Examining the relative influence of familial, genetic, and environmental covariate information in flexible risk models.

PubMed ID: 19420224

Author(s): Bravo HC, Lee KE, Klein BE, Klein R, Iyengar SK, Wahba G. Examining the relative influence of familial, genetic, and environmental covariate information in flexible risk models. Proc Natl Acad Sci U S A. 2009 May 19;106(20):8128-33. doi: 10.1073/pnas.0902906106. Epub 2009 May 6. PMID 19420224

Journal: Proceedings Of The National Academy Of Sciences Of The United States Of America, Volume 106, Issue 20, May 2009

We present a method for examining the relative influence of familial, genetic, and environmental covariate information in flexible nonparametric risk models. Our goal is investigating the relative importance of these three sources of information as they are associated with a particular outcome.

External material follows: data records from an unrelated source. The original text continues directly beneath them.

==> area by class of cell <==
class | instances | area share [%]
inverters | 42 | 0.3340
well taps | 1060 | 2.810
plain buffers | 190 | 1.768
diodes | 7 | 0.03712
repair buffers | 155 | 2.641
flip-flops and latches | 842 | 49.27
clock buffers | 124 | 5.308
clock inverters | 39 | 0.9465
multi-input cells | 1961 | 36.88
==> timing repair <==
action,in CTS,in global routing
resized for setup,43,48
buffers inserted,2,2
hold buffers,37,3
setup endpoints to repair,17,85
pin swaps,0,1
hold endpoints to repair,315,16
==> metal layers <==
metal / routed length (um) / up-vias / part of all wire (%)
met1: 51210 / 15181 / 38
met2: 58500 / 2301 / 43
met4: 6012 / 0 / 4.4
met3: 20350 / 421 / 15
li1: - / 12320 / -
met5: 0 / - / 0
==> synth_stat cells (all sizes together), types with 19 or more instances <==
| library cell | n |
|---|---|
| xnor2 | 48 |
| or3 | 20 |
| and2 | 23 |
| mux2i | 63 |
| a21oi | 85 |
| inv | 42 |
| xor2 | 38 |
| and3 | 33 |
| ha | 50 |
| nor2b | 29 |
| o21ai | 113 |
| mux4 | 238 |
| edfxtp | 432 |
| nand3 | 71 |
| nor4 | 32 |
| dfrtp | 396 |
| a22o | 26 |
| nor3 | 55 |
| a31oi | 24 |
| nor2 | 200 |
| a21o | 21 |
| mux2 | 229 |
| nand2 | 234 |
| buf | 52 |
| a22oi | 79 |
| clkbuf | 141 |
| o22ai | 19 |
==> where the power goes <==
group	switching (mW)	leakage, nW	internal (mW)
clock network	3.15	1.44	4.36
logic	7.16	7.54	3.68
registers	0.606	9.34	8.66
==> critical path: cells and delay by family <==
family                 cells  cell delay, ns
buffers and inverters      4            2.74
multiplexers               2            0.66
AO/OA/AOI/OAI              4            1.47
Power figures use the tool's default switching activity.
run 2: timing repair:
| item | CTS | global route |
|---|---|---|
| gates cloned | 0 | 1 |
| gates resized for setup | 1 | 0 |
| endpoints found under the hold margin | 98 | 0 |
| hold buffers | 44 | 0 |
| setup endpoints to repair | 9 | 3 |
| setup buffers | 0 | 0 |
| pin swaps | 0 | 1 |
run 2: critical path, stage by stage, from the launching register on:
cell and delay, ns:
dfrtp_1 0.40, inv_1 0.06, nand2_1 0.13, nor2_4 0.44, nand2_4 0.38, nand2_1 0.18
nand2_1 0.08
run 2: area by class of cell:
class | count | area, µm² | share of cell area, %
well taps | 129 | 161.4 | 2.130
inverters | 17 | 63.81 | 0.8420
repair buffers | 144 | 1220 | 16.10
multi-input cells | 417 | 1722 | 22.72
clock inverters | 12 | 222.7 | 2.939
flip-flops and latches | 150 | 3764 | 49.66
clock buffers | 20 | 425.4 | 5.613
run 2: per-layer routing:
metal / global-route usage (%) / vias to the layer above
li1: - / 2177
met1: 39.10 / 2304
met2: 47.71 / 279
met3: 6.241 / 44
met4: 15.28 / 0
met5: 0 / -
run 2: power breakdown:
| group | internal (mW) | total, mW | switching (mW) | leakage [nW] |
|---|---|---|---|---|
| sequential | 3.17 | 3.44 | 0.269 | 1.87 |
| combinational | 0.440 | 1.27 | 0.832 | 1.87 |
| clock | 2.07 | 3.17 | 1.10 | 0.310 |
### src/scls_line_status.sv
// smart card line status and interface monitor registers
// assumes apb master on core_clk; card pins are asynchronous and synchronised here
`timescale 1ns/1ps
module scls_line_status (
    input  wire logic              core_clk,
    input  wire logic              rst_n,
    input  wire logic              psel,
    input  wire logic              penable,
    input  wire logic              pwrite,
    input  wire logic [11:0]       paddr,
    input  wire logic [31:0]       pwdata,
    input  wire logic [3:0]        pstrb,
    output logic                   pready,
    output logic      [31:0]       prdata,
    output logic                   pslverr,
    input  wire logic              card_present_pin,
    input  wire logic              card_reset_pin,
    input  wire logic              card_data_pin,
    input  wire scls_pkg::scls_evt_t  evt,
    input  wire scls_pkg::scls_fifo_t fifo,
    output logic                   fifo_read_ok,
    output logic                   rx_fifo_enable,
    output logic                   tx_fifo_enable,
    output logic                   icr_force_default,
    output logic                   card_deactivate
);
    scls_pkg::scls_state_t q, d;
    logic acc, wr, rd, hit_mon, hit_lsr, hit_fcr, hit_ctrl, present_now, t0_like;

    // ----------------------------------------
    // apb decode
    // ----------------------------------------
    assign acc      = psel & penable;
    assign wr       = acc & pwrite & pstrb[0];
    assign rd       = acc & ~pwrite;
    assign hit_mon  = paddr == scls_pkg::ADDR_MON;
    assign hit_lsr  = paddr == scls_pkg::ADDR_LSR;
    assign hit_fcr  = paddr == scls_pkg::ADDR_FCR;
    assign hit_ctrl = paddr == scls_pkg::ADDR_CTRL;
    assign pready   = 1'b1;
    assign pslverr  = acc & ~(hit_mon | hit_lsr | hit_fcr | hit_ctrl);
    assign prdata   = {24'h000000, q.rdata};
    assign t0_like  = q.ctrl[scls_pkg::CTRL_T0] | q.ctrl[scls_pkg::CTRL_ATR];

    // ----------------------------------------
    // next state
    // ----------------------------------------
    always_comb begin
        d = q;
        // ----------------------------------------
        // two-stage synchronisers, then a stability counter
        // ----------------------------------------
        d.sync     = {q.sync[0], card_present_pin};
        d.rst_sync = {q.rst_sync[0], card_reset_pin};
        d.io_sync  = {q.io_sync[0], card_data_pin};
        present_now = q.sync[1];
        if (present_now == q.stable) begin
            d.cnt = 8'h00;
        end else if (q.cnt == scls_pkg::DEBOUNCE_CNT - 8'h01) begin
            d.cnt    = 8'h00;
            d.stable = present_now;
        end else begin
            d.cnt = q.cnt + 8'h01;
        end

        // ----------------------------------------
        // monitor: live bits
        // ----------------------------------------
        d.mon[scls_pkg::MON_TXFULL]  = fifo.tx_full;
        d.mon[6]                     = 1'b0;
        d.mon[scls_pkg::MON_PRESENT] = q.sync[1];
        d.mon[scls_pkg::MON_THRESH]  = fifo.thresh_req;
        d.mon[scls_pkg::MON_RST]     = q.rst_sync[1];
        d.mon[scls_pkg::MON_IO]      = q.io_sync[1];
        // software clears first, hardware sets win
        if (wr && hit_mon) begin
            if (pwdata[scls_pkg::MON_REMOVED] && !q.stable) begin
                d.mon[scls_pkg::MON_REMOVED] = 1'b0;
            end
            if (pwdata[scls_pkg::MON_REPEAT]) begin
                d.mon[scls_pkg::MON_REPEAT] = 1'b0;
            end
        end
        if (q.stable && !d.stable) begin
            d.mon[scls_pkg::MON_REMOVED] = 1'b1;
        end
        if (q.stable) begin
            d.mon[scls_pkg::MON_REMOVED] = q.mon[scls_pkg::MON_REMOVED];
            if (!d.stable) begin
                d.mon[scls_pkg::MON_REMOVED] = 1'b1;
            end
        end
        if (evt.char_repeat && t0_like) begin
            d.mon[scls_pkg::MON_REPEAT] = 1'b1;
        end

        // ----------------------------------------
        // line status: read clears all but data ready
        // ----------------------------------------
        if (rd && hit_lsr) begin
            d.lsr[7:1] = 7'h00;
        end
        if (evt.tx_start) begin
            d.lsr[scls_pkg::LSR_TXDONE] = 1'b0;
        end else if (evt.tx_last_done) begin
            d.lsr[scls_pkg::LSR_TXDONE] = 1'b1;
        end
        if (evt.guard_fail) begin
            d.lsr[scls_pkg::LSR_GUARD] = 1'b1;
        end
        if (evt.fifo_read_empty) begin
            d.lsr[scls_pkg::LSR_UNDER] = 1'b1;
        end
        if (evt.rx_frame_err) begin
            d.lsr[scls_pkg::LSR_FRAME] = 1'b1;
        end
        if (evt.rx_parity_err || evt.tx_parity_err) begin
            d.lsr[scls_pkg::LSR_PARITY] = 1'b1;
            d.lsr[scls_pkg::LSR_PHASE]  = evt.rx_parity_err;
        end
        if (evt.rx_overrun) begin
            d.lsr[scls_pkg::LSR_OVER] = 1'b1;
        end
        d.lsr[scls_pkg::LSR_READY] = fifo.rx_nonempty;

        // ----------------------------------------
        // fifo enables: software writes, error events other than guard failure clear
        // ----------------------------------------
        if (wr && hit_fcr) begin
            d.fifo_control_reg = {6'h00, pwdata[1:0]};
        end
        if (evt.fifo_read_empty || evt.rx_frame_err || evt.rx_parity_err || evt.rx_overrun) begin
            d.fifo_control_reg[scls_pkg::FCR_RXEN] = 1'b0;
        end
        if (evt.tx_parity_err) begin
            d.fifo_control_reg[scls_pkg::FCR_TXEN] = 1'b0;
        end
        if (wr && hit_ctrl) begin
            d.ctrl = {5'h00, pwdata[2:0]};
        end

        // ----------------------------------------
        // deactivation pulse on parity error in t0 with auto enable
        // ----------------------------------------
        d.deact = (evt.rx_parity_err | evt.tx_parity_err)
                  & q.ctrl[scls_pkg::CTRL_APD] & q.ctrl[scls_pkg::CTRL_T0];

        // ----------------------------------------
        // read data register
        // ----------------------------------------
        d.rdata = 8'h00;
        if (psel && !penable && !pwrite) begin
            case (paddr)
                scls_pkg::ADDR_MON:  d.rdata = q.mon;
                scls_pkg::ADDR_LSR:  d.rdata = q.lsr;
                scls_pkg::ADDR_FCR:  d.rdata = q.fifo_control_reg;
                scls_pkg::ADDR_CTRL: d.rdata = q.ctrl;
                default:             d.rdata = 8'h00;
            endcase
        end else begin
            d.rdata = q.rdata;
        end
    end

    always_ff @(posedge core_clk or negedge rst_n) begin
        if (!rst_n) begin
            q      <= '0;
            q.lsr  <= scls_pkg::LSR_RESET;
            q.fifo_control_reg  <= scls_pkg::FCR_RESET;
            q.ctrl <= scls_pkg::CTRL_RESET;
        end else begin
            q <= d;
        end
    end

    assign rx_fifo_enable    = q.fifo_control_reg[scls_pkg::FCR_RXEN];
    assign tx_fifo_enable    = q.fifo_control_reg[scls_pkg::FCR_TXEN];
    assign icr_force_default = q.mon[scls_pkg::MON_REMOVED];
    assign card_deactivate   = q.deact;
    assign fifo_read_ok      = fifo.rx_nonempty;

    // ----------------------------------------
    // checks
    // ----------------------------------------
    a_lsr_read_clear: assert property (@(posedge core_clk) disable iff (!rst_n)
        (rd && hit_lsr && !evt.rx_frame_err && !evt.rx_parity_err && !evt.tx_parity_err)
        |=> !q.lsr[scls_pkg::LSR_FRAME] && !q.lsr[scls_pkg::LSR_PARITY])
        else $error("line status read did not clear error flags");
    a_removed_hold: assert property (@(posedge core_clk) disable iff (!rst_n)
        (q.mon[scls_pkg::MON_REMOVED] && q.stable) |=> q.mon[scls_pkg::MON_REMOVED])
        else $error("card removed cleared while present");
    a_rx_disable: assert property (@(posedge core_clk) disable iff (!rst_n)
        evt.rx_overrun |=> !rx_fifo_enable && q.lsr[scls_pkg::LSR_OVER])
        else $error("overrun did not disable receive");
    a_under_flag: assert property (@(posedge core_clk) disable iff (!rst_n)
        evt.fifo_read_empty |=> q.lsr[scls_pkg::LSR_UNDER] && !rx_fifo_enable)
        else $error("underflow not flagged");
    a_tx_parity: assert property (@(posedge core_clk) disable iff (!rst_n)
        (evt.tx_parity_err && !evt.rx_parity_err) |=> !tx_fifo_enable && !q.lsr[scls_pkg::LSR_PHASE])
        else $error("transmit parity error handling wrong");
    a_deact_mode: assert property (@(posedge core_clk) disable iff (!rst_n)
        card_deactivate |-> $past(q.ctrl[scls_pkg::CTRL_T0]) && $past(q.ctrl[scls_pkg::CTRL_APD]))
        else $error("deactivation outside t0 auto mode");
    a_txdone_start: assert property (@(posedge core_clk) disable iff (!rst_n)
        evt.tx_start |=> !q.lsr[scls_pkg::LSR_TXDONE])
        else $error("transmit done not cleared at start");
    a_ready_live: assert property (@(posedge core_clk) disable iff (!rst_n)
        fifo.rx_nonempty |=> q.lsr[scls_pkg::LSR_READY])
        else $error("data ready not shown");

    // ----------------------------------------
    // checks: interface monitor
    // ----------------------------------------
    a_full_shown: assert property (@(posedge core_clk) disable iff (!rst_n)
        q.mon[scls_pkg::MON_TXFULL]
        == $past(fifo.tx_full))
        else $error("full bit does not follow the transmit queue");

    a_present_shown: assert property (@(posedge core_clk) disable iff (!rst_n)
        q.mon[scls_pkg::MON_PRESENT]
        == $past(q.sync[1]))
        else $error("present bit does not follow the pin");

    a_removed_set: assert property (@(posedge core_clk) disable iff (!rst_n)
        $fell(q.stable)
        |-> q.mon[scls_pkg::MON_REMOVED])
        else $error("card removal not flagged");

    a_removed_clear: assert property (@(posedge core_clk) disable iff (!rst_n)
        (wr && hit_mon && pwdata[scls_pkg::MON_REMOVED] && !q.stable)
        |=> !q.mon[scls_pkg::MON_REMOVED])
        else $error("card removed flag not cleared by write");

    a_force_default: assert property (@(posedge core_clk) disable iff (!rst_n)
        q.mon[scls_pkg::MON_REMOVED]
        |-> icr_force_default)
        else $error("interface control not held at default");

    a_thresh_shown: assert property (@(posedge core_clk) disable iff (!rst_n)
        q.mon[scls_pkg::MON_THRESH]
        == $past(fifo.thresh_req))
        else $error("threshold bit does not follow the request");

    a_pins_shown: assert property (@(posedge core_clk) disable iff (!rst_n)
        q.mon[scls_pkg::MON_RST] == $past(q.rst_sync[1])
        && q.mon[scls_pkg::MON_IO] == $past(q.io_sync[1]))
        else $error("reset or data pin level not shown");

    a_repeat_set: assert property (@(posedge core_clk) disable iff (!rst_n)
        (evt.char_repeat && t0_like)
        |=> q.mon[scls_pkg::MON_REPEAT])
        else $error("repeated character not flagged");

    a_repeat_clear: assert property (@(posedge core_clk) disable iff (!rst_n)
        (wr && hit_mon && pwdata[scls_pkg::MON_REPEAT] && !(evt.char_repeat && t0_like))
        |=> !q.mon[scls_pkg::MON_REPEAT])
        else $error("repeat flag not cleared by write");

    a_repeat_mode: assert property (@(posedge core_clk) disable iff (!rst_n)
        (!q.mon[scls_pkg::MON_REPEAT] && !(evt.char_repeat && t0_like))
        |=> !q.mon[scls_pkg::MON_REPEAT])
        else $error("repeat flag set outside t0 or atr");

    // ----------------------------------------
    // checks: line status and fifo enables
    // ----------------------------------------
    a_phase_rx: assert property (@(posedge core_clk) disable iff (!rst_n)
        evt.rx_parity_err
        |=> q.lsr[scls_pkg::LSR_PHASE])
        else $error("receive parity phase not recorded");

    a_txdone_end: assert property (@(posedge core_clk) disable iff (!rst_n)
        (evt.tx_last_done && !evt.tx_start)
        |=> q.lsr[scls_pkg::LSR_TXDONE])
        else $error("transmit done not set after last character");

    a_guard_flag: assert property (@(posedge core_clk) disable iff (!rst_n)
        evt.guard_fail
        |=> q.lsr[scls_pkg::LSR_GUARD])
        else $error("guard time failure not flagged");

    a_frame_flag: assert property (@(posedge core_clk) disable iff (!rst_n)
        evt.rx_frame_err
        |=> q.lsr[scls_pkg::LSR_FRAME] && !rx_fifo_enable)
        else $error("framing error handling wrong");

    a_rx_parity: assert property (@(posedge core_clk) disable iff (!rst_n)
        evt.rx_parity_err
        |=> q.lsr[scls_pkg::LSR_PARITY] && !rx_fifo_enable)
        else $error("receive parity error handling wrong");

    a_over_source: assert property (@(posedge core_clk) disable iff (!rst_n)
        (!evt.rx_overrun && !q.lsr[scls_pkg::LSR_OVER])
        |=> !q.lsr[scls_pkg::LSR_OVER])
        else $error("overrun set without a receive overrun");

    a_ready_clear: assert property (@(posedge core_clk) disable iff (!rst_n)
        !fifo.rx_nonempty
        |=> !q.lsr[scls_pkg::LSR_READY])
        else $error("data ready shown with no received data");

    a_read_clear_all: assert property (@(posedge core_clk) disable iff (!rst_n)
        (rd && hit_lsr && evt == '0)
        |=> q.lsr[7:1] == 7'h00)
        else $error("line status read left bits set");

    a_flags_sticky: assert property (@(posedge core_clk) disable iff (!rst_n)
        (!(rd && hit_lsr) && evt == '0)
        |=> q.lsr[7:1] == $past(q.lsr[7:1]))
        else $error("line status bits changed without read or event");

    // ----------------------------------------
    // checks: debounce and deactivation
    // ----------------------------------------
    a_auto_deact: assert property (@(posedge core_clk) disable iff (!rst_n)
        ((evt.rx_parity_err || evt.tx_parity_err) && q.ctrl[scls_pkg::CTRL_APD] && q.ctrl[scls_pkg::CTRL_T0])
        |=> card_deactivate)
        else $error("parity error did not deactivate the card");

    a_deact_cause: assert property (@(posedge core_clk) disable iff (!rst_n)
        !(evt.rx_parity_err || evt.tx_parity_err)
        |=> !card_deactivate)
        else $error("deactivation without parity error");

    a_deact_apd: assert property (@(posedge core_clk) disable iff (!rst_n)
        !q.ctrl[scls_pkg::CTRL_APD]
        |=> !card_deactivate)
        else $error("deactivation with auto deactivate off");

    a_deact_t0: assert property (@(posedge core_clk) disable iff (!rst_n)
        !q.ctrl[scls_pkg::CTRL_T0]
        |=> !card_deactivate)
        else $error("deactivation outside t0 mode");

    a_debounce_hold: assert property (@(posedge core_clk) disable iff (!rst_n)
        (q.sync[1] == q.stable)
        |=> q.stable == $past(q.stable))
        else $error("debounced present changed without pin change");

    a_debounce_wait: assert property (@(posedge core_clk) disable iff (!rst_n)
        (q.cnt != scls_pkg::DEBOUNCE_CNT - 8'h01)
        |=> q.stable == $past(q.stable))
        else $error("debounced present changed before full count");

    a_debounce_count: assert property (@(posedge core_clk) disable iff (!rst_n)
        (q.sync[1] != q.stable && q.cnt != scls_pkg::DEBOUNCE_CNT - 8'h01)
        |=> q.cnt == $past(q.cnt) + 8'h01)
        else $error("debounce counter did not advance");

endmodule : scls_line_status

To that end, we developed a method for incorporating arbitrary pedigree information in a smoothing spline ANOVA (SS-ANOVA) model. By expressing pedigree data as a positive semidefinite kernel matrix, the SS-ANOVA model is able to estimate a log-odds ratio as a multicomponent function of several variables: one or more functional components representing information from environmental covariates and/or genetic marker data and another representing pedigree relationships. We report a case study on models for retinal pigmentary abnormalities in the Beaver Dam Eye Study. Our model verifies known facts about the epidemiology of this eye lesion–found in eyes with early age-related macular degeneration–and shows significantly increased predictive ability in models that include all three of the genetic, environmental, and familial data sources. The case study also shows that models that contain only two of these data sources, that is, pedigree-environmental covariates, or pedigree-genetic markers, or environmental covariates-genetic markers, have comparable predictive ability, but less than the model with all three. This result is consistent with the notions that genetic marker data encode–at least in part–pedigree data, and that familial correlations encode shared environment data as well.